Reproduce exactly, and only, the lines below from the one containing "Maximum number of" through the one containing "set_driving_cell -lib_cell sky130_fd_sc_hd__buf_2".
*** Record set Section Begins ***
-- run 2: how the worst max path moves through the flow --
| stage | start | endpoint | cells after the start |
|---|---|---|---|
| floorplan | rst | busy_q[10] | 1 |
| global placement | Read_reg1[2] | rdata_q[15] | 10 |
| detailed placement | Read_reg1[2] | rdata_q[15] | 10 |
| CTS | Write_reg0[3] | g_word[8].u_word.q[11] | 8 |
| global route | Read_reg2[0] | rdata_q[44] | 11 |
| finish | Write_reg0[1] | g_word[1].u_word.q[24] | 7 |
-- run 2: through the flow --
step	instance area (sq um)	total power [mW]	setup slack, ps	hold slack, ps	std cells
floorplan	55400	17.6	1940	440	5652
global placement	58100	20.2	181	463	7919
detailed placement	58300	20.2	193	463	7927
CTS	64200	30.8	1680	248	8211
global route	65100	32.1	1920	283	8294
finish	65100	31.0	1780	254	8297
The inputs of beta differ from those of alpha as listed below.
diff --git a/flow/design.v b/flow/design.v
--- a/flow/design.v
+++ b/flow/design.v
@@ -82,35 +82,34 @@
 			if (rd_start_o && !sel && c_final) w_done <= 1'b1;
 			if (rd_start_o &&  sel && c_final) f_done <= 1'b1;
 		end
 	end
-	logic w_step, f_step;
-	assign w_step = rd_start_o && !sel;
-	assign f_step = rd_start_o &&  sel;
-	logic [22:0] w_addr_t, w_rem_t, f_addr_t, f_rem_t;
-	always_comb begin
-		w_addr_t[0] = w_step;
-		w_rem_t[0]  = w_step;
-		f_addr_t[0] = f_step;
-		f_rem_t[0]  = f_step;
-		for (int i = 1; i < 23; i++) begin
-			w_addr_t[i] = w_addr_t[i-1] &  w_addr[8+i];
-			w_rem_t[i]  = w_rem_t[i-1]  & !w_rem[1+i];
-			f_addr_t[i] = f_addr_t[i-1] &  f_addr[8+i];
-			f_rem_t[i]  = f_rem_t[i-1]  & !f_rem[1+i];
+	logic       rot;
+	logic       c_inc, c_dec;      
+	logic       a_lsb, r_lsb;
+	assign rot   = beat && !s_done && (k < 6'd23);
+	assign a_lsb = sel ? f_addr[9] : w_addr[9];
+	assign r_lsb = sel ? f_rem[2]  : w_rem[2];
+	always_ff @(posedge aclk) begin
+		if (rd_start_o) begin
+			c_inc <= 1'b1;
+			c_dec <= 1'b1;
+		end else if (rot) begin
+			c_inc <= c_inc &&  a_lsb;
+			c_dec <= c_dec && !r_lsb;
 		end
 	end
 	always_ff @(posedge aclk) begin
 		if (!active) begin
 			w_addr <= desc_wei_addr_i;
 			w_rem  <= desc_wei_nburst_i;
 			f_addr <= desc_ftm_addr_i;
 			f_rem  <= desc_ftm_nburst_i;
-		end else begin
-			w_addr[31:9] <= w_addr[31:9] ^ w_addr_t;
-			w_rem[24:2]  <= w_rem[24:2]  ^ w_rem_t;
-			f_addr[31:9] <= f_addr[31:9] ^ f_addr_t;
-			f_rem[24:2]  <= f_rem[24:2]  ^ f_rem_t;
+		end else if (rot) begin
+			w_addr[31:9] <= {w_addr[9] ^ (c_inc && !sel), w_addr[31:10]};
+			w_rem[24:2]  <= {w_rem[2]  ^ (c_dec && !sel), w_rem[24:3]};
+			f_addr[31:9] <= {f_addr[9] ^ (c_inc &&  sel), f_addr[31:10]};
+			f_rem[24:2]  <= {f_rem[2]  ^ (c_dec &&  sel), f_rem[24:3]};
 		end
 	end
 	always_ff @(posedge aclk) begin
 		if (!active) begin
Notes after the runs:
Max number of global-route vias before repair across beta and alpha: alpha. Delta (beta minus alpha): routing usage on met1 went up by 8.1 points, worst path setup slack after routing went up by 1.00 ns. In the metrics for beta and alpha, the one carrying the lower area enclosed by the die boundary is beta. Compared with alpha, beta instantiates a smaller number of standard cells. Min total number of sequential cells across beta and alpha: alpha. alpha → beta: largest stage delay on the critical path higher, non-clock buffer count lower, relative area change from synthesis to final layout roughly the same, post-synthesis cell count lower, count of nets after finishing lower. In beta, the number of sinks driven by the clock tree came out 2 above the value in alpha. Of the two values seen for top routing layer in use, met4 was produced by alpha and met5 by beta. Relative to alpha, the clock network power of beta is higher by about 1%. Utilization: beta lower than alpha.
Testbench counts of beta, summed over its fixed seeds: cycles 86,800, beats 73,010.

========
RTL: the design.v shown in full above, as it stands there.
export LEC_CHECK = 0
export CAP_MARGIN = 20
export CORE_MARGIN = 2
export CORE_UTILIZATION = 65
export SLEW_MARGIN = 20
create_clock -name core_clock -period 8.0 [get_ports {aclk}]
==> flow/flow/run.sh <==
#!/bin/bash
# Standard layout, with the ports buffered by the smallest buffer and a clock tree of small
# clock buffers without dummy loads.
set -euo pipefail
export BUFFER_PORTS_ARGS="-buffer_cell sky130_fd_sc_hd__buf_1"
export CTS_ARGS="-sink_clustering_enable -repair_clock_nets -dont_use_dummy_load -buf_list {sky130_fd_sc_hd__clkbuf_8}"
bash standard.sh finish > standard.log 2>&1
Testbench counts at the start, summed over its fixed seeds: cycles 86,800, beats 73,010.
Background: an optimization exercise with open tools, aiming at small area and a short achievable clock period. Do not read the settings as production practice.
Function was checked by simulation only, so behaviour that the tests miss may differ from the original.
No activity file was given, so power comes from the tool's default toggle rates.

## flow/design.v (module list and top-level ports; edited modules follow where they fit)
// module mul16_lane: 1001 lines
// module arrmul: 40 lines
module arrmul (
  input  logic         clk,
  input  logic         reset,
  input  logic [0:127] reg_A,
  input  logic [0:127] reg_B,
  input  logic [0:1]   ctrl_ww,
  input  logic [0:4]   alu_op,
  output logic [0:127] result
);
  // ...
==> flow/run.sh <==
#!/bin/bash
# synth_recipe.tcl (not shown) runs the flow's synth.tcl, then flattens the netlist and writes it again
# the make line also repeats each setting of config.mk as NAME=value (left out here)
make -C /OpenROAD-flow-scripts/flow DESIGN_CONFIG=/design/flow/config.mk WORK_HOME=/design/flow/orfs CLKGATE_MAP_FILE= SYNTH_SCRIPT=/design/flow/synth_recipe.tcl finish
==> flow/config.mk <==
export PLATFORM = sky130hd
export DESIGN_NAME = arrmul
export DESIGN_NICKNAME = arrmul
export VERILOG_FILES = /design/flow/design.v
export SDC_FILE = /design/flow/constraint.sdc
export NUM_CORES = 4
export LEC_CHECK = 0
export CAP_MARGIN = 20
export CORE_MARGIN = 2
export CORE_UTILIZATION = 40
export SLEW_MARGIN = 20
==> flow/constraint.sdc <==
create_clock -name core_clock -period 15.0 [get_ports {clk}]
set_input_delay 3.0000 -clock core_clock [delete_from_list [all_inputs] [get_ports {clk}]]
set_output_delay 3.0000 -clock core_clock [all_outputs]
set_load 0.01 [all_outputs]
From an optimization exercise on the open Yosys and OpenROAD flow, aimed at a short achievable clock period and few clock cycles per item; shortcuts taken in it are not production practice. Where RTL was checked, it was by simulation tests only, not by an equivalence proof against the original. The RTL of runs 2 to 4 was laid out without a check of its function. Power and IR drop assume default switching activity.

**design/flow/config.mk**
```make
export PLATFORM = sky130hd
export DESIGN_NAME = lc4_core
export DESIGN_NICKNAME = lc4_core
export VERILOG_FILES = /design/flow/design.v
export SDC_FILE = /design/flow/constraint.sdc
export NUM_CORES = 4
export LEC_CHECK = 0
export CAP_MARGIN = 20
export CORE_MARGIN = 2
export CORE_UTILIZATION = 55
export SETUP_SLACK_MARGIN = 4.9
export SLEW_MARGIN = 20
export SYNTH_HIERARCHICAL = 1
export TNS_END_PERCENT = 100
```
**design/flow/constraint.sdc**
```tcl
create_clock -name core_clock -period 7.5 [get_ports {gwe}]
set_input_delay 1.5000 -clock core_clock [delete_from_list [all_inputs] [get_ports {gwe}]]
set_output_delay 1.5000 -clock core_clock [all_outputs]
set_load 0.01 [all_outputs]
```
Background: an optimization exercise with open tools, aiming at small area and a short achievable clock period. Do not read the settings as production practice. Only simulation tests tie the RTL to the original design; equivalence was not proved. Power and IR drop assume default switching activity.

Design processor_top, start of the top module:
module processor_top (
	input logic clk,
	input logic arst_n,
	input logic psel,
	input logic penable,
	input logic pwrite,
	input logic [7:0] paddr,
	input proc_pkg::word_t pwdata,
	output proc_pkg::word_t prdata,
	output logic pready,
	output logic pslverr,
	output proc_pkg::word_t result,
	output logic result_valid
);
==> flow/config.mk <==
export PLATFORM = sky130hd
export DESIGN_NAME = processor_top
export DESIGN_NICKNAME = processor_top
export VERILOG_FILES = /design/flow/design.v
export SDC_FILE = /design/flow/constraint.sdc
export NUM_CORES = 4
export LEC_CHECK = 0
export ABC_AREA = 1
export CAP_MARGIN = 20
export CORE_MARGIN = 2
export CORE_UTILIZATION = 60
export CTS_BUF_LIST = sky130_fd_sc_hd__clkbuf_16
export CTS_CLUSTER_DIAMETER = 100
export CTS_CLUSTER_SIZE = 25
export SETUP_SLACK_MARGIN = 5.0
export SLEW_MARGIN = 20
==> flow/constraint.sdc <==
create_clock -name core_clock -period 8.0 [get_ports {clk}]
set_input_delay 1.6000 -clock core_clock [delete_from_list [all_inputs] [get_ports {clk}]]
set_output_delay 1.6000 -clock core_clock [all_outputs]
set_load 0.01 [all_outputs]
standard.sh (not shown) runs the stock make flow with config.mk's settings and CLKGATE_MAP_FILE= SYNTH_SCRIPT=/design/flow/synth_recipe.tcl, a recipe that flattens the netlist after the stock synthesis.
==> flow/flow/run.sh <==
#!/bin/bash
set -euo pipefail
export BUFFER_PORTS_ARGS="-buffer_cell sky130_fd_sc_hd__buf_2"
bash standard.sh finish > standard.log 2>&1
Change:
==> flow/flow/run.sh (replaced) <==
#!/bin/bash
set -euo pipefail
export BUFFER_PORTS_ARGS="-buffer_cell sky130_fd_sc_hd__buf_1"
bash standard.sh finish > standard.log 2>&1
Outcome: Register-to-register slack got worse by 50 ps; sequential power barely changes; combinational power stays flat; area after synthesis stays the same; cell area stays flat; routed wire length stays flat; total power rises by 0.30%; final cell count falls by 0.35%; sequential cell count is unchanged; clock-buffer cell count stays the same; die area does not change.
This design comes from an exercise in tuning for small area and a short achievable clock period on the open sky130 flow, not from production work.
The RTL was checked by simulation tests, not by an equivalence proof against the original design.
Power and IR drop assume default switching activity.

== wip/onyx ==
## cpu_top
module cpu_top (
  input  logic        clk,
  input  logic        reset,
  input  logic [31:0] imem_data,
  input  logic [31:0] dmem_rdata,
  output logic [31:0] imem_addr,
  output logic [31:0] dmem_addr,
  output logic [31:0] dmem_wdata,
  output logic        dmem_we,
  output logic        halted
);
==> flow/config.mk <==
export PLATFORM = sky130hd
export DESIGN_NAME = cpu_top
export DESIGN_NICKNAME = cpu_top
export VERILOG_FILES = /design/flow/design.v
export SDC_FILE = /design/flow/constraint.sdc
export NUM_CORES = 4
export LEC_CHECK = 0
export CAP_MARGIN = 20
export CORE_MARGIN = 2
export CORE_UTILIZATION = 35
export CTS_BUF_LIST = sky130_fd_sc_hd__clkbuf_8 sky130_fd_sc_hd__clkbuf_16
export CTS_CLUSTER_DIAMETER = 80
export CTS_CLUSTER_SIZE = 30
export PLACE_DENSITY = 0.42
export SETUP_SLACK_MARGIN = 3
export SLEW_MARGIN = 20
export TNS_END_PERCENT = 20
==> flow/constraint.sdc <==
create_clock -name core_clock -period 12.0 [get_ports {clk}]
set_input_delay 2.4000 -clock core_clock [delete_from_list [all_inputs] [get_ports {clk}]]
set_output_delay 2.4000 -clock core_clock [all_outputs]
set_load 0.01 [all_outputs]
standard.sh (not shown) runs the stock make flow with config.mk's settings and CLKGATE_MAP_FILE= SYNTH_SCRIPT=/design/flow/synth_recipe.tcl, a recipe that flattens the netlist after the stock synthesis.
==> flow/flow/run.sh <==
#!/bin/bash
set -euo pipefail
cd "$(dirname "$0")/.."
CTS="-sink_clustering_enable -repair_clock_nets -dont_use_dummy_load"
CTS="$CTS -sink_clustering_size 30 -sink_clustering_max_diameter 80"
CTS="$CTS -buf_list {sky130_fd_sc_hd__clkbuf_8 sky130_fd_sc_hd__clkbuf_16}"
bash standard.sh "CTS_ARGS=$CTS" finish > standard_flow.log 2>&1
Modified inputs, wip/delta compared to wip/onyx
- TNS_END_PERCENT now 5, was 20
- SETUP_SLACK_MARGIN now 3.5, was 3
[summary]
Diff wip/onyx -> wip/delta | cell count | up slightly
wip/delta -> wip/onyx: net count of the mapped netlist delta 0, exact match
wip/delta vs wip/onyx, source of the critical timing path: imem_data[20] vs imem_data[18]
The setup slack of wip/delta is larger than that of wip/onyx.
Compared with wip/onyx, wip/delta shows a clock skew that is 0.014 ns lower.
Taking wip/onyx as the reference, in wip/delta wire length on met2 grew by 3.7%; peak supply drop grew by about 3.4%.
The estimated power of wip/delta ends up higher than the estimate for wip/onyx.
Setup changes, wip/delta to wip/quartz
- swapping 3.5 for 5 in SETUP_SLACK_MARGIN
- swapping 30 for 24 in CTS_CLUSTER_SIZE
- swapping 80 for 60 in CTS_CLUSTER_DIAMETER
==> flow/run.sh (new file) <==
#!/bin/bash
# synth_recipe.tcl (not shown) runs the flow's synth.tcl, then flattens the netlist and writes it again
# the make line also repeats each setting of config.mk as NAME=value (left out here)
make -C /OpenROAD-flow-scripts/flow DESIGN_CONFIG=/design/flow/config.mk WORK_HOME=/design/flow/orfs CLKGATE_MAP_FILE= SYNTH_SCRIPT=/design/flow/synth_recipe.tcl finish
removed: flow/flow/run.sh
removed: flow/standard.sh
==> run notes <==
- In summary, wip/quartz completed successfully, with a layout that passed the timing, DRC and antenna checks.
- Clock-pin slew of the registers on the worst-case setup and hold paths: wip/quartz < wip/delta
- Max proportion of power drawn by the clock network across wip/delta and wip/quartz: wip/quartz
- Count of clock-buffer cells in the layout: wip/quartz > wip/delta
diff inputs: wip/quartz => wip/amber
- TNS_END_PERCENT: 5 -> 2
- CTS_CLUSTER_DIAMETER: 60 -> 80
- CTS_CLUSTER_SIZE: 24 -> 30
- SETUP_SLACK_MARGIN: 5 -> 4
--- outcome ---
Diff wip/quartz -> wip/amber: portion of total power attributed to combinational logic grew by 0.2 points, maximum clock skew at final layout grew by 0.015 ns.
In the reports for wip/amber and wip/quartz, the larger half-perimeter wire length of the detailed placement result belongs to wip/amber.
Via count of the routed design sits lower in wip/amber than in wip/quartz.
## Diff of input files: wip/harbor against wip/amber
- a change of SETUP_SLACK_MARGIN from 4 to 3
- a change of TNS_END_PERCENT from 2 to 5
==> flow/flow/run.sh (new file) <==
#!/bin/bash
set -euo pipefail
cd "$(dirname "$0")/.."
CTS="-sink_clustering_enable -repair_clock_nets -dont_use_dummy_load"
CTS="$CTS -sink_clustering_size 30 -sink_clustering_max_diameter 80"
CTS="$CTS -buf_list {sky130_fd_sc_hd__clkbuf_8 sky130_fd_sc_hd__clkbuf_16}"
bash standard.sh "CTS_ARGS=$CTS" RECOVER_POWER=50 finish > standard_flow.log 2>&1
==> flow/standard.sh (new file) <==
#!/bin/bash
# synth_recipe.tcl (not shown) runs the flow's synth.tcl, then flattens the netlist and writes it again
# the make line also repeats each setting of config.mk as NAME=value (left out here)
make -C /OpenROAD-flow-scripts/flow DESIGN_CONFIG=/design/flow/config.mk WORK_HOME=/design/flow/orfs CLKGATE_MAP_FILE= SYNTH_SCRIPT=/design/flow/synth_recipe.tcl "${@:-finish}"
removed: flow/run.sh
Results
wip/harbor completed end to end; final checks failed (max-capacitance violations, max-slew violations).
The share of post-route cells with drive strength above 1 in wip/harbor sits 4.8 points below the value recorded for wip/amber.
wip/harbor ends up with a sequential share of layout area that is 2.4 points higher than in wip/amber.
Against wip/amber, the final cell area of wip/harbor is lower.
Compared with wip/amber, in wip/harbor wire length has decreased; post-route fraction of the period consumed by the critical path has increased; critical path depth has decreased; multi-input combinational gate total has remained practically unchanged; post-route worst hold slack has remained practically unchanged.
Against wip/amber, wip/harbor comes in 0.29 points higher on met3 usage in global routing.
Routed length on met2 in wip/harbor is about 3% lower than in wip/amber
*** Record set Section Ends ***
*** Record set Section Begins ***
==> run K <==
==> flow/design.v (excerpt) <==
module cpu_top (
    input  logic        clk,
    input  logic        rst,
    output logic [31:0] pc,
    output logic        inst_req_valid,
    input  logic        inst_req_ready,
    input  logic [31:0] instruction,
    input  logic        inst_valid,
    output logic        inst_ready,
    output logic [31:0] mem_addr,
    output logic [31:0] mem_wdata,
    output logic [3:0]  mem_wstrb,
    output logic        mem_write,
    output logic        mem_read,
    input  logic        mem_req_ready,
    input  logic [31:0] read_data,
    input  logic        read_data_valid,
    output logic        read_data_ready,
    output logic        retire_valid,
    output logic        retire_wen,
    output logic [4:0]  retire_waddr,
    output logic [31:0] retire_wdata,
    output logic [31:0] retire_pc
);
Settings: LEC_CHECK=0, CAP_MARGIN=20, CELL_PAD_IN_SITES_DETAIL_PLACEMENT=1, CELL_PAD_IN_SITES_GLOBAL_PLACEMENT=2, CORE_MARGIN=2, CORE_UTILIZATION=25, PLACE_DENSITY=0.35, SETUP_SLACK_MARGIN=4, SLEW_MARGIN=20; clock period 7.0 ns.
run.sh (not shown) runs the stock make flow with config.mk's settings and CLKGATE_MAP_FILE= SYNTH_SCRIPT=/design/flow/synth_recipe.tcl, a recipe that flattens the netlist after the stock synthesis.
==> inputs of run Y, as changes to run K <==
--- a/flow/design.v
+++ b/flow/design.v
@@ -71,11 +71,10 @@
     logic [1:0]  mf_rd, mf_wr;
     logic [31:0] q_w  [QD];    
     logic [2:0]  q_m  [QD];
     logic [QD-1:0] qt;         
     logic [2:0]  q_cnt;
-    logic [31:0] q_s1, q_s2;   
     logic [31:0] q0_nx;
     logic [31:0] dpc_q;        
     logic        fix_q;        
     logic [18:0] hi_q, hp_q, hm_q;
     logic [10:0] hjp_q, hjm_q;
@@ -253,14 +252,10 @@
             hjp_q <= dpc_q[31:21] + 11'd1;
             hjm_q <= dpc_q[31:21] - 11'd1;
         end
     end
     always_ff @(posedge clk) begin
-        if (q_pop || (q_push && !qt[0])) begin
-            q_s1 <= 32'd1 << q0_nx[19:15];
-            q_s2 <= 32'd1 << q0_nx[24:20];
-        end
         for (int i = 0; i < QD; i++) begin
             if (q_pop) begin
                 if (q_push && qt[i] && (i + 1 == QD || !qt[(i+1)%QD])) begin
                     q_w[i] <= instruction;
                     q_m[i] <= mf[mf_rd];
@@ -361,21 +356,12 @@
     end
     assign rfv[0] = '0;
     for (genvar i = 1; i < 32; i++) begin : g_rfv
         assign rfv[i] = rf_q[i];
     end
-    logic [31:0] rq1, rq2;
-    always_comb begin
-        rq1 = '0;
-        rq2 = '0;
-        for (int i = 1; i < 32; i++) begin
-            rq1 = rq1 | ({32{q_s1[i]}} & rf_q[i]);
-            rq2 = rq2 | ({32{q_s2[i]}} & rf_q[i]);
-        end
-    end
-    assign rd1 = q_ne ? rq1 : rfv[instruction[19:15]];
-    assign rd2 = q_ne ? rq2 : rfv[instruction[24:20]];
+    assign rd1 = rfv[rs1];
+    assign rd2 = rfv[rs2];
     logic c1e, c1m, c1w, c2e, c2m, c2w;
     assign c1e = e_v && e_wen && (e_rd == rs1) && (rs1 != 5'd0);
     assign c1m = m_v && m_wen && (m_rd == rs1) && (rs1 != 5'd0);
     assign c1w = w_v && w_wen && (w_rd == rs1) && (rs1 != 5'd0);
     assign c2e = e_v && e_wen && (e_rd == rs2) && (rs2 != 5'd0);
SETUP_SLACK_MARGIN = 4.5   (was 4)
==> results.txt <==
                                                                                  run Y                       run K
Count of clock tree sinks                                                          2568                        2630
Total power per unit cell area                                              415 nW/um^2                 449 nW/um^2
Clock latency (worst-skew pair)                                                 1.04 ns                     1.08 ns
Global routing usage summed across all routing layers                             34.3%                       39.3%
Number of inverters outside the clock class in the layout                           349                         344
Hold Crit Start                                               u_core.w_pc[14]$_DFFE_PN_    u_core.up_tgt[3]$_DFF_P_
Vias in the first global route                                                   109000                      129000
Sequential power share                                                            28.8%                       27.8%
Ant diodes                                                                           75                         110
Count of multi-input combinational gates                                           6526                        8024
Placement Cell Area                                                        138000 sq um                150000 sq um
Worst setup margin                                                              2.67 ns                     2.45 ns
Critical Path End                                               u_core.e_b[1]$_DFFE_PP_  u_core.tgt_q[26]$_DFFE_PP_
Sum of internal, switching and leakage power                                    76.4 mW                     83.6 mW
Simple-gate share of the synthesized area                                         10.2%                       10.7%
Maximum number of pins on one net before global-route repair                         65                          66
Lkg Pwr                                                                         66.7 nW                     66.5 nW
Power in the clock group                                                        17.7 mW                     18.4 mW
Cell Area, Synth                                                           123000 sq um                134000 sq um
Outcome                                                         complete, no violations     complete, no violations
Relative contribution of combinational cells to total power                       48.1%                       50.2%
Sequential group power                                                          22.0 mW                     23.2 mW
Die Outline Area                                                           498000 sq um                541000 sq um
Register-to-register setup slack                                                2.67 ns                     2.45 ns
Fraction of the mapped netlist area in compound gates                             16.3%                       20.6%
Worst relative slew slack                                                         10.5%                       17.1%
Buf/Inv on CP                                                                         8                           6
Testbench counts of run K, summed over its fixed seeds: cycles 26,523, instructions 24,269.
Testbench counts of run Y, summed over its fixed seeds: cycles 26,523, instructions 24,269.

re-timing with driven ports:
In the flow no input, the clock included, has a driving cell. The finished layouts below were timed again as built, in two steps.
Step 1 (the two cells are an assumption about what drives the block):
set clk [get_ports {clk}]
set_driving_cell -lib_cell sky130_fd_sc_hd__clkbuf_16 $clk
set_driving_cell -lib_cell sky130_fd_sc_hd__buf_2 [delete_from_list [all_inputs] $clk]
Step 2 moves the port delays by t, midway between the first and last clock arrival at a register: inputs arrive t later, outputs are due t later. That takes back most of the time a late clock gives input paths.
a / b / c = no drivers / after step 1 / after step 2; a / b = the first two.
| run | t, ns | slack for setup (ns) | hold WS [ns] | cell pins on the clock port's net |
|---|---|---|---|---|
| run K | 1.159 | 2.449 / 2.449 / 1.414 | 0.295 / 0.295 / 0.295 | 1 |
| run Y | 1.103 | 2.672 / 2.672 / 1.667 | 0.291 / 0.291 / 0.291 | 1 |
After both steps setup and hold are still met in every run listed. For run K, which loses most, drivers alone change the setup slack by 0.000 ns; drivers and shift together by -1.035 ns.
*** Record set Section Ends ***
*** Record set Section Begins ***
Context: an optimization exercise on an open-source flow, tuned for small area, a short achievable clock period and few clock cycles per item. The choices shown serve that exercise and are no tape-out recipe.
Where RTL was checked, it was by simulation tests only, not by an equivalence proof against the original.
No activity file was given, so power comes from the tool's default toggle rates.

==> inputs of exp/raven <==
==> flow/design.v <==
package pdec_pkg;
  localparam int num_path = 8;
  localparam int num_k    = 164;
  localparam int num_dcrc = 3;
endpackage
*** Record set Section Ends ***
## Written response
Maximum number of pins on one net before global-route repair                         65                          66
Lkg Pwr                                                                         66.7 nW                     66.5 nW
Power in the clock group                                                        17.7 mW                     18.4 mW
Cell Area, Synth                                                           123000 sq um                134000 sq um
Outcome                                                         complete, no violations     complete, no violations
Relative contribution of combinational cells to total power                       48.1%                       50.2%
Sequential group power                                                          22.0 mW                     23.2 mW
Die Outline Area                                                           498000 sq um                541000 sq um
Register-to-register setup slack                                                2.67 ns                     2.45 ns
Fraction of the mapped netlist area in compound gates                             16.3%                       20.6%
Worst relative slew slack                                                         10.5%                       17.1%
Buf/Inv on CP                                                                         8                           6
Testbench counts of run K, summed over its fixed seeds: cycles 26,523, instructions 24,269.
Testbench counts of run Y, summed over its fixed seeds: cycles 26,523, instructions 24,269.

re-timing with driven ports:
In the flow no input, the clock included, has a driving cell. The finished layouts below were timed again as built, in two steps.
Step 1 (the two cells are an assumption about what drives the block):
set clk [get_ports {clk}]
set_driving_cell -lib_cell sky130_fd_sc_hd__clkbuf_16 $clk
set_driving_cell -lib_cell sky130_fd_sc_hd__buf_2 [delete_from_list [all_inputs] $clk]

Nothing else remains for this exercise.